This article was originally published in The Notebook. In August 2020, The Notebook became Chalkbeat Philadelphia.
By Kofi Biney
For 25 years, Morton McMichael School has operated without a library, not unlike many schools throughout Philadelphia. But today students at the West Philadelphia school celebrated the library’s re-opening.
Getting the school library up and running again was made possible by the West Philadelphia Alliance for Children (WePAC), a nonprofit that helps to renovate and set up school libraries, and the Hamilton Family Foundation, which provided WePAC a substantial grant to do the work.
McMichael is the 16th public elementary school library in the city to be opened by WePAC since 2009, and the 12th one it will be running this year.
“It is absolutely critical at this stage, given what’s happening with the School District, that private funders are able to support public schools,” said WePAC executive director David S. Florig.
“We provide our library services to the schools at no cost to the schools and the School District.”
Volunteers and staff worked throughout the summer to clean and outfit the library. Though the library does not have a dedicated librarian, WePAC volunteers will staff the library two days a week, reading stories to students and conducting various activities with classes.

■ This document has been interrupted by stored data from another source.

<file path="config.mk">
export PLATFORM = sky130hd
export DESIGN_NAME = rf_wport_sched_flat
export DESIGN_NICKNAME = d
export VERILOG_FILES = /design/src/rtl/rf_wport_sched_pkg.sv /design/src/rtl/rf_wport_sched_if.sv /design/src/rtl/rf_wport_sched_wq_fifo.sv /design/src/rtl/rf_wport_sched.sv /design/src/flat_wrapper.sv
export SDC_FILE = /design/constraint.sdc
export NUM_CORES = 1
export LEC_CHECK = 0
export ABC_AREA = 1
export CAP_MARGIN = 15
export CORE_MARGIN = 2
export CORE_UTILIZATION = 30
export DETAILED_ROUTE_END_ITERATION = 12
export MAX_ROUTING_LAYER = met4
export SETUP_SLACK_MARGIN = 0.1
export SYNTH_ARGS = -nofsm -noshare
export SYNTH_HDL_FRONTEND = slang
export SYNTH_SLANG_ARGS = --single-unit
</file>
<file path="constraint.sdc">
create_clock -name clk -period 2.9 [get_ports clk]
set_clock_uncertainty 0.15 [all_clocks]
set_input_delay 0.435 -clock clk [delete_from_list [all_inputs] [get_ports clk]]
set_output_delay 0.435 -clock clk [all_outputs]
set_load 0.02 [all_outputs]
</file>
<file path="src/rtl/rf_wport_sched_pkg.sv">
// rf_wport_sched_pkg: shared register-address and write-request types for the write-port scheduler
package rf_wport_sched_pkg;
  typedef logic [3:0] reg_addr_t;
  localparam reg_addr_t R_PC = 4'd15;
  typedef struct packed {
    reg_addr_t   wa;
    logic [31:0] wd;
  } wr_req_t;
endpackage

</file>
<file path="src/rtl/rf_wport_sched_if.sv">
// rf_wport_sched_if: WB, MC, issue-stage and regfile-port signals around the write-port scheduler
interface rf_wport_sched_if;
  import rf_wport_sched_pkg::*;
  logic        wb_we;
  reg_addr_t   wb_wa;
  logic [31:0] wb_wd;
  logic        mc_valid;
  logic        mc_ready;
  reg_addr_t   mc_wa;
  logic [31:0] mc_wd;
  logic        iss_valid;
  logic        iss_we;
  logic        iss_mc;
  reg_addr_t   iss_rd;
  reg_addr_t   iss_ra1;
  reg_addr_t   iss_ra2;
  reg_addr_t   iss_ra3;
  logic        hazard;
  logic        stall_req;
  logic        rf_we;
  reg_addr_t   rf_wa;
  logic [31:0] rf_wd;
  logic        err_r15;
  modport slave (
    input  wb_we, wb_wa, wb_wd, mc_valid, mc_wa, mc_wd,
           iss_valid, iss_we, iss_mc, iss_rd, iss_ra1, iss_ra2, iss_ra3,
    output mc_ready, hazard, stall_req, rf_we, rf_wa, rf_wd, err_r15
  );
  modport master (
    output wb_we, wb_wa, wb_wd, mc_valid, mc_wa, mc_wd,
           iss_valid, iss_we, iss_mc, iss_rd, iss_ra1, iss_ra2, iss_ra3,
    input  mc_ready, hazard, stall_req, rf_we, rf_wa, rf_wd, err_r15
  );
endinterface

</file>
<file path="src/rtl/rf_wport_sched_wq_fifo.sv">
// rf_wport_sched_wq_fifo: small FIFO of pending MC write requests
module rf_wport_sched_wq_fifo
  import rf_wport_sched_pkg::*;
#(
  parameter int DEPTH = 2
) (
  input  logic    clk,
  input  logic    reset_n,
  input  logic    push_i,
  input  logic    pop_i,
  input  wr_req_t din_i,
  output wr_req_t head_o,
  output logic    full_o,
  output logic    empty_o
);
  localparam int AW = $clog2(DEPTH);
  localparam logic [AW:0] ONE = 1;
  wr_req_t     mem_q [DEPTH];
  logic [AW:0] wr_q, rd_q, wr_d, rd_d;
  // extra pointer bit distinguishes full from empty when the indices match
  assign empty_o = wr_q == rd_q;
  assign full_o  = (wr_q[AW] != rd_q[AW]) && (wr_q[AW-1:0] == rd_q[AW-1:0]);
  assign head_o  = mem_q[rd_q[AW-1:0]];
  always_comb begin
    wr_d = push_i ? wr_q + ONE : wr_q;
    rd_d = pop_i ? rd_q + ONE : rd_q;
  end
  always_ff @(posedge clk or negedge reset_n)
    if (!reset_n) begin
      wr_q <= '0;
      rd_q <= '0;
    end else begin
      wr_q <= wr_d;
      rd_q <= rd_d;
    end
  always_ff @(posedge clk)
    if (push_i) mem_q[wr_q[AW-1:0]] <= din_i;
endmodule

</file>
<file path="src/rtl/rf_wport_sched.sv">
// rf_wport_sched: arbitrates the regfile write port between WB and queued MC results,
// tracks in-flight MC destinations and raises issue hazards and WB stall requests
module rf_wport_sched
  import rf_wport_sched_pkg::*;
#(
  parameter int DEPTH        = 2,
  parameter int STARVE_LIMIT = 4
) (
  input logic             clk,
  input logic             reset_n,
  rf_wport_sched_if.slave bus
);
  localparam int AGW = $clog2(STARVE_LIMIT + 1);
  localparam logic [AGW-1:0] LIM = AGW'(STARVE_LIMIT);
  localparam logic [AGW-1:0] ONE = 1;
  wr_req_t        head;
  logic           full, empty, push, pop, wb_ok, hd_ok, set;
  logic [15:0]    bv;
  logic [14:0]    busy_q, busy_d;
  logic [AGW-1:0] age_q, age_d;
  logic           stall_q, err_q, err_d;
  rf_wport_sched_wq_fifo #(.DEPTH(DEPTH)) u_fifo (
    .clk     (clk),
    .reset_n (reset_n),
    .push_i  (push),
    .pop_i   (pop),
    .din_i   ('{wa: bus.mc_wa, wd: bus.mc_wd}),
    .head_o  (head),
    .full_o  (full),
    .empty_o (empty)
  );
  // R15 slot in bv is hard zero so lookups of R15 never report busy
  always_comb begin
    push   = bus.mc_valid && !full;
    wb_ok  = bus.wb_we && bus.wb_wa != R_PC;
    pop    = !empty && !wb_ok;
    hd_ok  = pop && head.wa != R_PC;
    bv     = {1'b0, busy_q};
    bus.hazard = bus.iss_valid && (bv[bus.iss_ra1] || bv[bus.iss_ra2] || bv[bus.iss_ra3] ||
                                   (bus.iss_we && bv[bus.iss_rd]));
    set    = bus.iss_valid && !bus.hazard && bus.iss_we && bus.iss_mc && bus.iss_rd != R_PC;
    busy_d = (busy_q & ~(15'(hd_ok) << head.wa)) | (15'(set) << bus.iss_rd);
    age_d  = (empty || pop) ? '0 : (age_q >= LIM ? LIM : age_q + ONE);
    err_d  = err_q || (bus.wb_we && bus.wb_wa == R_PC) || (pop && head.wa == R_PC);
  end
  always_ff @(posedge clk or negedge reset_n)
    if (!reset_n) begin
      busy_q  <= '0;
      age_q   <= '0;
      stall_q <= 1'b0;
      err_q   <= 1'b0;
    end else begin
      busy_q  <= busy_d;
      age_q   <= age_d;
      stall_q <= age_d >= LIM;
      err_q   <= err_d;
    end
  assign bus.mc_ready  = !full;
  assign bus.stall_req = stall_q;
  assign bus.err_r15   = err_q;
  assign bus.rf_we     = reset_n && (wb_ok || hd_ok);
  assign bus.rf_wa     = wb_ok ? bus.wb_wa : head.wa;
  assign bus.rf_wd     = wb_ok ? bus.wb_wd : head.wd;
endmodule

</file>
<file path="src/flat_wrapper.sv">
// flat-port wrapper written by rule: the top's interface ports become plain ports
module rf_wport_sched_flat import rf_wport_sched_pkg::*;
#(
  parameter int DEPTH        = 2,
  parameter int STARVE_LIMIT = 4
)
  (clk, reset_n, bus_wb_we, bus_wb_wa, bus_wb_wd, bus_mc_valid, bus_mc_wa, bus_mc_wd, bus_iss_valid, bus_iss_we, bus_iss_mc, bus_iss_rd, bus_iss_ra1, bus_iss_ra2, bus_iss_ra3, bus_mc_ready, bus_hazard, bus_stall_req, bus_rf_we, bus_rf_wa, bus_rf_wd, bus_err_r15);
  rf_wport_sched_if bus_i ();
  input logic clk;
  input logic reset_n;
  input wire logic [$bits(bus_i.wb_we)-1:0] bus_wb_we;
  input wire logic [$bits(bus_i.wb_wa)-1:0] bus_wb_wa;
  input wire logic [$bits(bus_i.wb_wd)-1:0] bus_wb_wd;
  input wire logic [$bits(bus_i.mc_valid)-1:0] bus_mc_valid;
  input wire logic [$bits(bus_i.mc_wa)-1:0] bus_mc_wa;
  input wire logic [$bits(bus_i.mc_wd)-1:0] bus_mc_wd;
  input wire logic [$bits(bus_i.iss_valid)-1:0] bus_iss_valid;
  input wire logic [$bits(bus_i.iss_we)-1:0] bus_iss_we;
  input wire logic [$bits(bus_i.iss_mc)-1:0] bus_iss_mc;
  input wire logic [$bits(bus_i.iss_rd)-1:0] bus_iss_rd;
  input wire logic [$bits(bus_i.iss_ra1)-1:0] bus_iss_ra1;
  input wire logic [$bits(bus_i.iss_ra2)-1:0] bus_iss_ra2;
  input wire logic [$bits(bus_i.iss_ra3)-1:0] bus_iss_ra3;
  output wire logic [$bits(bus_i.mc_ready)-1:0] bus_mc_ready;
  output wire logic [$bits(bus_i.hazard)-1:0] bus_hazard;
  output wire logic [$bits(bus_i.stall_req)-1:0] bus_stall_req;
  output wire logic [$bits(bus_i.rf_we)-1:0] bus_rf_we;
  output wire logic [$bits(bus_i.rf_wa)-1:0] bus_rf_wa;
  output wire logic [$bits(bus_i.rf_wd)-1:0] bus_rf_wd;
  output wire logic [$bits(bus_i.err_r15)-1:0] bus_err_r15;
  assign bus_i.wb_we = bus_wb_we;
  assign bus_i.wb_wa = bus_wb_wa;
  assign bus_i.wb_wd = bus_wb_wd;
  assign bus_i.mc_valid = bus_mc_valid;
  assign bus_i.mc_wa = bus_mc_wa;
  assign bus_i.mc_wd = bus_mc_wd;
  assign bus_i.iss_valid = bus_iss_valid;
  assign bus_i.iss_we = bus_iss_we;
  assign bus_i.iss_mc = bus_iss_mc;
  assign bus_i.iss_rd = bus_iss_rd;
  assign bus_i.iss_ra1 = bus_iss_ra1;
  assign bus_i.iss_ra2 = bus_iss_ra2;
  assign bus_i.iss_ra3 = bus_iss_ra3;
  assign bus_mc_ready = bus_i.mc_ready;
  assign bus_hazard = bus_i.hazard;
  assign bus_stall_req = bus_i.stall_req;
  assign bus_rf_we = bus_i.rf_we;
  assign bus_rf_wa = bus_i.rf_wa;
  assign bus_rf_wd = bus_i.rf_wd;
  assign bus_err_r15 = bus_i.err_r15;
  rf_wport_sched #(.DEPTH(DEPTH), .STARVE_LIMIT(STARVE_LIMIT)) u_core (.clk(clk), .reset_n(reset_n), .bus(bus_i));
endmodule
</file>
## Yosys cells after proc, flatten, opt, wreduce, memory -nomap -nowiden

Memory sizes are Yosys's and may differ from the RTL's.
Cells that the tools add are included.

| word-level totals | value |
|---|---|
| flip-flop bits (word level) | 24 |
| latch bits | 0 |
| memory bits (writable) | 72 |
| ROM bits | 0 |
| output and inout bits | 41 |
| memories | 1 |

| operators by class | value |
|---|---|
| add/subtract/negate cells | 3 |
| $mul | 0 |
| divide/modulo/power cells | 0 |
| $lt $le $gt $ge | 6 |
| eq/ne operators | 8 |
| shift operators | 2 |
| multiplexer cells | 14 |
| bitwise logic cells | 3 |
| reduce and logical (&&, ||, !) cells | 25 |

Memory list:

| name | depth | bits a word | rd ports | clocked after Yosys merged registers in | wr ports | RTL line | RTL |
|---|---|---|---|---|---|---|---|
| u_core.u_fifo.mem_q | 2 | 36 | 1 | 0 | 1 | rf_wport_sched_wq_fifo.sv:18 | `wr_req_t mem_q [DEPTH];` |

Operators by type and width:

| operator | count |
|---|---|
| 32-bit two-way mux | 1 |
| 1-bit by 4-bit << shifter with 15-bit output | 2 |
| 4-bit by 5-bit < comparator with 1-bit output (second input constant) | 4 |
| 1-bit binary-select mux with 4-bit select | 4 |
| 15-bit AND | 1 |
| 15-bit NOT | 1 |
| 15-bit bitwise OR | 1 |
| 1-bit logical AND | 14 |
| 4-bit != test (second input constant) | 3 |
| 4-bit equality test (second input constant) | 2 |
| 1-bit logical OR | 7 |
| 3-bit >= comparator (second input constant) | 2 |
| 1-bit two-way mux | 6 |
| 3-bit two-way mux | 2 |
| 2-bit by 1-bit adder with 2-bit output (second input constant) | 2 |
| 1-bit logical NOT | 4 |
| 4-bit two-way mux | 1 |
| 3-bit by 1-bit adder with 3-bit output (second input constant) | 1 |
| 2-bit equality test | 1 |
| 1-bit equality test | 1 |
| 1-bit != test | 1 |

## Logic depth before layout (Yosys ltp)

| depth | value |
|---|---|
| word-level depth | 13 |
| gate-level depth with buffers | 14 |

## Modules after synthesis

Synthesis repeated with hierarchy kept, for this count alone.

| unflattened totals | value |
|---|---|
| cells, all modules | 614 |
| area, all modules | 4993.5 µm² |

By module, submodules not included:

| module | times used | cells each | area each (µm²) | sequential area each (µm²) |
|---|---|---|---|---|
| rf_wport_sched_wq_fifo | 1 | 215 | 2821.5 | 2262.2 |
| rf_wport_sched | 1 | 399 | 2172.1 | 475.5 |

## Least setup slack after synthesis

No wires, ideal clock.

| timing | value |
|---|---|
| path type | reg2reg |
| from | reg u_core.u_fifo.rd_q[0] |
| to | mem u_core.u_fifo.mem_q[1][0] (netlist name), enable pin |
| data arrival time | 2.605 ns |
| required time | 2.317 ns |
| path slack | -0.288 ns |
| cell stages (with the launch flop) | 6 |
| path through | dfrtp_1 > buf_4 > xnor2_1 > nand2_1 > nand2_1 > nor2_1 |

| between the ends | value |
|---|---|
| cells in the longest elaborated chain, start to end | 6 |

RTL lines:

| element | RTL line | RTL |
|---|---|---|
| start, declared | rf_wport_sched_wq_fifo.sv:19 | `logic [AW:0] wr_q, rd_q, wr_d, rd_d;` |
| start signal, assigned | rf_wport_sched_wq_fifo.sv:34 | `rd_q <= rd_d;` |
| 1-bit equality test | rf_wport_sched_wq_fifo.sv:22 | `assign full_o = (wr_q[AW] != rd_q[AW]) && (wr_q[AW-1:0] == rd_q[AW-1:0]);` |
| 1-bit logical AND | rf_wport_sched_wq_fifo.sv:22 |  |
| 1-bit logical NOT | - |  |
| named net bus_mc_ready | flat_wrapper.sv:24 | `output wire logic [$bits(bus_i.mc_ready)-1:0] bus_mc_ready;` |
| 1-bit logical AND | rf_wport_sched.sv:34 | `push = bus.mc_valid && !full;` |
| 1-bit two-way mux | rf_wport_sched_wq_fifo.sv:37 | `if (push_i) mem_q[wr_q[AW-1:0]] <= din_i;` |
| 1-bit two-way mux (implied by the code) | rf_wport_sched_wq_fifo.sv:37 |  |
| end, declared | rf_wport_sched_wq_fifo.sv:18 |  |

The timed path passes the listed nets, and every way through them passes these cells.

## Worst setup path in the final report

| timing | value |
|---|---|
| from | in bus_wb_wa[0] |
| to | out bus_rf_wd[5] |

| between the ends | value |
|---|---|
| cells in the longest elaborated chain, start to end | 3 |

RTL lines:

| element | RTL line | RTL |
|---|---|---|
| start, declared | flat_wrapper.sv:12 | `input wire logic [$bits(bus_i.wb_wa)-1:0] bus_wb_wa;` |
| 4-bit != test | rf_wport_sched.sv:35 | `wb_ok = bus.wb_we && bus.wb_wa != R_PC;` |
| 1-bit logical AND | rf_wport_sched.sv:35 |  |
| 32-bit two-way mux | rf_wport_sched.sv:63 | `assign bus.rf_wd = wb_ok ? bus.wb_wd : head.wd;` |
| end, declared | flat_wrapper.sv:29 | `output wire logic [$bits(bus_i.rf_wd)-1:0] bus_rf_wd;` |

Every way passes these cells.

==> reports/summary.md <==
The remaining design rule violation count was 0; the die outline height was 130 µm. The logs give 2.09 ns for the endpoint arrival time on the critical path and 6530 µm² for the cell area after placement. The hold violation count in the final report is 0. The cell area after layout is 6790 µm². STA classifies the critical path endpoint as a primary output.

The logs give 15300 µm² for the placeable core region and 39 for the pin count of the biggest net entering global routing. The detailed placer's ending HPWL was 10200 µm; the share of Yosys cell area claimed by the top area cell type was 0.457. The count of port buffers added during placement works out to 135.

The first detailed-routing pass ran for 5 iterations. Synthesis produced a netlist whose cell count is 530. Walking the worst path, the cells encountered are clkdlybuf4s50_1 > nand4_1 > nand2_2 > buf_4 > nor2_1 > a31oi_1 > dlygate4sd2_1.

The repair_antennas step left the layout with diodes totalling 0. Share of synthesized area occupied by flip-flops and latches: 0.579. The number of CTS-inserted buffers was 9. Setup repair after global routing could not meet its margin everywhere. Count of placed standard cells in the final layout, fillers left out: 903. The clock transition at the registers of the reported paths works out to 0.07 ns. The clock insertion delay at the later pin of the skew report is 0.33 ns, and the area growth from synthesis to layout is 43.4%. Counting the fill cells in the layout gives 1511. Max-cap violations in this run came to 0. The clock period could shrink to 2.68 ns. Logic gate share of total power: 0.402. For the global-route total usage across every layer, the log shows 0.176. Counting every net in the synthesized netlist gives 627.

Maximum clock rate: 373 MHz. For the total area of sequential cells, the log shows 2740 µm². The clock tree synthesis step divided the H-tree into 3 levels. Power spread over the standard cell area amounts to 788 nW/µm². The number of antenna violations at the first check in global routing is 0, and the total grt overflow is 0.

The static leakage is 2.86 nW, and the net total in the final layout is 784. The number of placement rows came out at 45. In this run the clock root is driven by a sky130_fd_sc_hd__clkbuf_16. The worst-case headroom to the max-slew limit is 0.654, and the number of post-CTS setup repair buffers is 0.

The biggest area contributor in the post-synthesis netlist is sky130_fd_sc_hd__edfxtp_1. The overall die width works out to 130 µm. The share of the core filled with cells was 0.443; the final cycle utilization of the critical path was 0.924. The detail route stage leaves a number of antenna-violating nets equal to 0. The path type of the worst setup path was in2out.

The largest individual stage delay along the critical path comes from the cell sky130_fd_sc_hd__clkdlybuf4s50_1. The tools report the clock power share as 0.206. The internal power summed over all cells came out at 3.29 mW. The number of max-slew violations in the final report is 0, and the post-synthesis instance area is 4730 µm². Setup violations remaining at the end of the flow were counted as 0. Switching power share of the total: 0.385.

STA classifies the critical path startpoint as an input pin. TritonCTS built the clock tree. For the worst setup path, the data required time is 2.32 ns. The average routed wire per standard cell works out to 15.4 µm. The count of synthesis-stage warnings from yosys was 0; the mean post-synth cell area was 8.93 µm². Of all nets on the critical path, the largest fanout is 14.

The run finished with clean final reports. The logs give 4301 for the total number of vias and 0 ns for the aggregate negative setup slack. The tools report the initial detailed-routing violation count as 268. Final hold analysis gives a worst-case slack of 0.318 ns. In the final layout, the multi-input gates occupy 1720 µm². The proportion of power drawn by flip-flops and latches is 0.392, and the weighted congestion reported at the end of routability-driven placement is 0.875. The highest cell delay on the worst timing path works out to 0.51 ns. The tools report the switching power of the nets as 2.06 mW. The fraction of final layout cells sized beyond drive strength 1 is 0.110. By area the synthesized netlist is led by sky130_fd_sc_hd__edfxtp_1 46%, sky130_fd_sc_hd__nand2_1 13%, sky130_fd_sc_hd__dfrtp_1 12%, sky130_fd_sc_hd__nand3_1 5.3%, sky130_fd_sc_hd__a31oi_1 4.2%. The tools report the initial core utilization as 0.309. 136 I/O pins were placed. Synthesis inferred 95 register bits.

The tree built by TritonCTS fans out to 95 sinks. The maximum ir drop on the vdd rail is 0.445 mV. After detailed placement, the design holds a cell count of 887. The die covers 16800 µm². The tools report the number of global-route vias before repair as 4439. After detailed routing, the number of vias per cell comes to 4.76. The transition time at the pin with the least slew margin works out to 0.519 ns. The final wirelength is 13900 µm, and the hold buffer count at CTS is 0. The clock passes through at most 2 buffers. The count of cell types in the netlist is 35. First-pass GRT wire length: 22400 µm. The path class of the tightest hold or removal check is reg2reg.
## synth_stat cells, drive strengths merged
library cell	number
nand4	16
ha	2
buf	11
o211ai	1
nand2	169
xor2	2
edfxtp	72
a31oi	32
clkinv	3
nand3	52
or2	4
a21oi	4
o21a	2
nor3	2
xnor2	2
nor2	54
inv	46
clkbuf	10
nor3b	1
nand3b	1
o21ai	21
dfrtp	23
## cell type report
| type | instances | share of cell area |
|---|---|---|
| clock buffers | 9 | 0.0332 |
| flip-flops and latches | 95 | 0.403 |
| repair buffers | 167 | 0.234 |
| well taps | 211 | 0.0389 |
| multi-input cells | 365 | 0.254 |
| clock inverters | 7 | 0.00830 |
| inverters | 49 | 0.0282 |
## path summary, 6_finish.rpt
| path | slack [ns] | depth (start not counted) | end | startpoint |
|---|---|---|---|---|
| worst max-delay path | 0.22 | 7 | bus_rf_wd[5] | bus_wb_wa[0] |
| worst min register to register | 0.32 | 1 | u_core.age_q[0]$_DFF_PN0_ | u_core.age_q[0]$_DFF_PN0_ |
| max in group asynchronous | 1.96 | 2 | u_core.busy_q[2]$_DFF_PN0_ | reset_n |
| worst max register to register | 0.80 | 12 | u_core.busy_q[10]$_DFF_PN0_ | u_core.u_fifo.rd_q[0]$_DFFE_PN0P_ |
| worst min-delay path | 0.32 | 1 | u_core.age_q[0]$_DFF_PN0_ | u_core.age_q[0]$_DFF_PN0_ |
| min in group asynchronous | 0.40 | 2 | u_core.u_fifo.wr_q[0]$_DFFE_PN0P_ | reset_n |
## power groups by stage
stage                     clock (mW)  combinational [mW]  sequential, mW
after floorplan                    0                1.29            2.08
after global placement             0                2.25            2.11
after detailed placement           0                2.26            2.12
after CTS                       1.14                2.17            2.10
after global routing            1.19                2.39            2.14
final                           1.10                2.15            2.10
## what timing repair did
action | CTS | global route
resized for setup | 36 | 14
pin swaps | 1 | 0
setup endpoints to repair | 36 | 11
## registers in the layout, summed over array words and instances, names as in the netlist
signal	flops
u_core.u_fifo.mem_q	72
u_core.busy_q	15
u_core.u_fifo.rd_q	2
u_core.u_fifo.wr_q	2
u_core.age_q	3
u_core.bus.err_r15	1
## cell usage in the layout, fill, tap and decap left out, types with 2 or more instances in the layout
| cell type | Yosys | final |
|---|---|---|
| sky130_fd_sc_hd__nand4_1 | 16 | 16 |
| sky130_fd_sc_hd__inv_4 | 3 | 3 |
| sky130_fd_sc_hd__o21ai_1 | 15 | 15 |
| sky130_fd_sc_hd__inv_1 | 35 | 35 |
| sky130_fd_sc_hd__dlygate4sd2_1 | 0 | 28 |
| sky130_fd_sc_hd__inv_2 | 8 | 8 |
| sky130_fd_sc_hd__edfxtp_1 | 72 | 72 |
| sky130_fd_sc_hd__nor2_2 | 3 | 4 |
| sky130_fd_sc_hd__nor3_1 | 2 | 2 |
| sky130_fd_sc_hd__nor2_4 | 1 | 3 |
| sky130_fd_sc_hd__dfrtp_1 | 23 | 23 |
| sky130_fd_sc_hd__ha_1 | 2 | 2 |
| sky130_fd_sc_hd__nor2_1 | 50 | 47 |
| sky130_fd_sc_hd__or2_1 | 2 | 2 |
| sky130_fd_sc_hd__o21ai_0 | 3 | 3 |
| sky130_fd_sc_hd__buf_4 | 5 | 29 |
| sky130_fd_sc_hd__dlymetal6s2s_1 | 0 | 3 |
| sky130_fd_sc_hd__clkbuf_16 | 0 | 9 |
| sky130_fd_sc_hd__clkinvlp_4 | 0 | 3 |
| sky130_fd_sc_hd__a31oi_1 | 32 | 32 |
| sky130_fd_sc_hd__xor2_1 | 2 | 2 |
| sky130_fd_sc_hd__nand2_1 | 169 | 168 |
| sky130_fd_sc_hd__buf_12 | 0 | 2 |
| sky130_fd_sc_hd__o21ai_2 | 2 | 2 |
| sky130_fd_sc_hd__clkdlybuf4s15_1 | 0 | 7 |
| sky130_fd_sc_hd__xnor2_1 | 2 | 2 |
| sky130_fd_sc_hd__nand3_2 | 2 | 2 |
| sky130_fd_sc_hd__clkinv_1 | 3 | 3 |
| sky130_fd_sc_hd__a21oi_1 | 4 | 4 |
| sky130_fd_sc_hd__nand3_1 | 50 | 50 |
| sky130_fd_sc_hd__clkdlybuf4s50_1 | 0 | 96 |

Nancy Brent, executive director of the Hamilton Family Foundation, said the re-opening of the library fits with the organization’s overall mission to provide financial support to help improve the educational lives of students in under-resourced schools.
“We feel that the access to school libraries, especially to kids at a young age, improves their educational achievement and their long-term academic success," Brent said. "So we were anxious to have a good library in place for them.”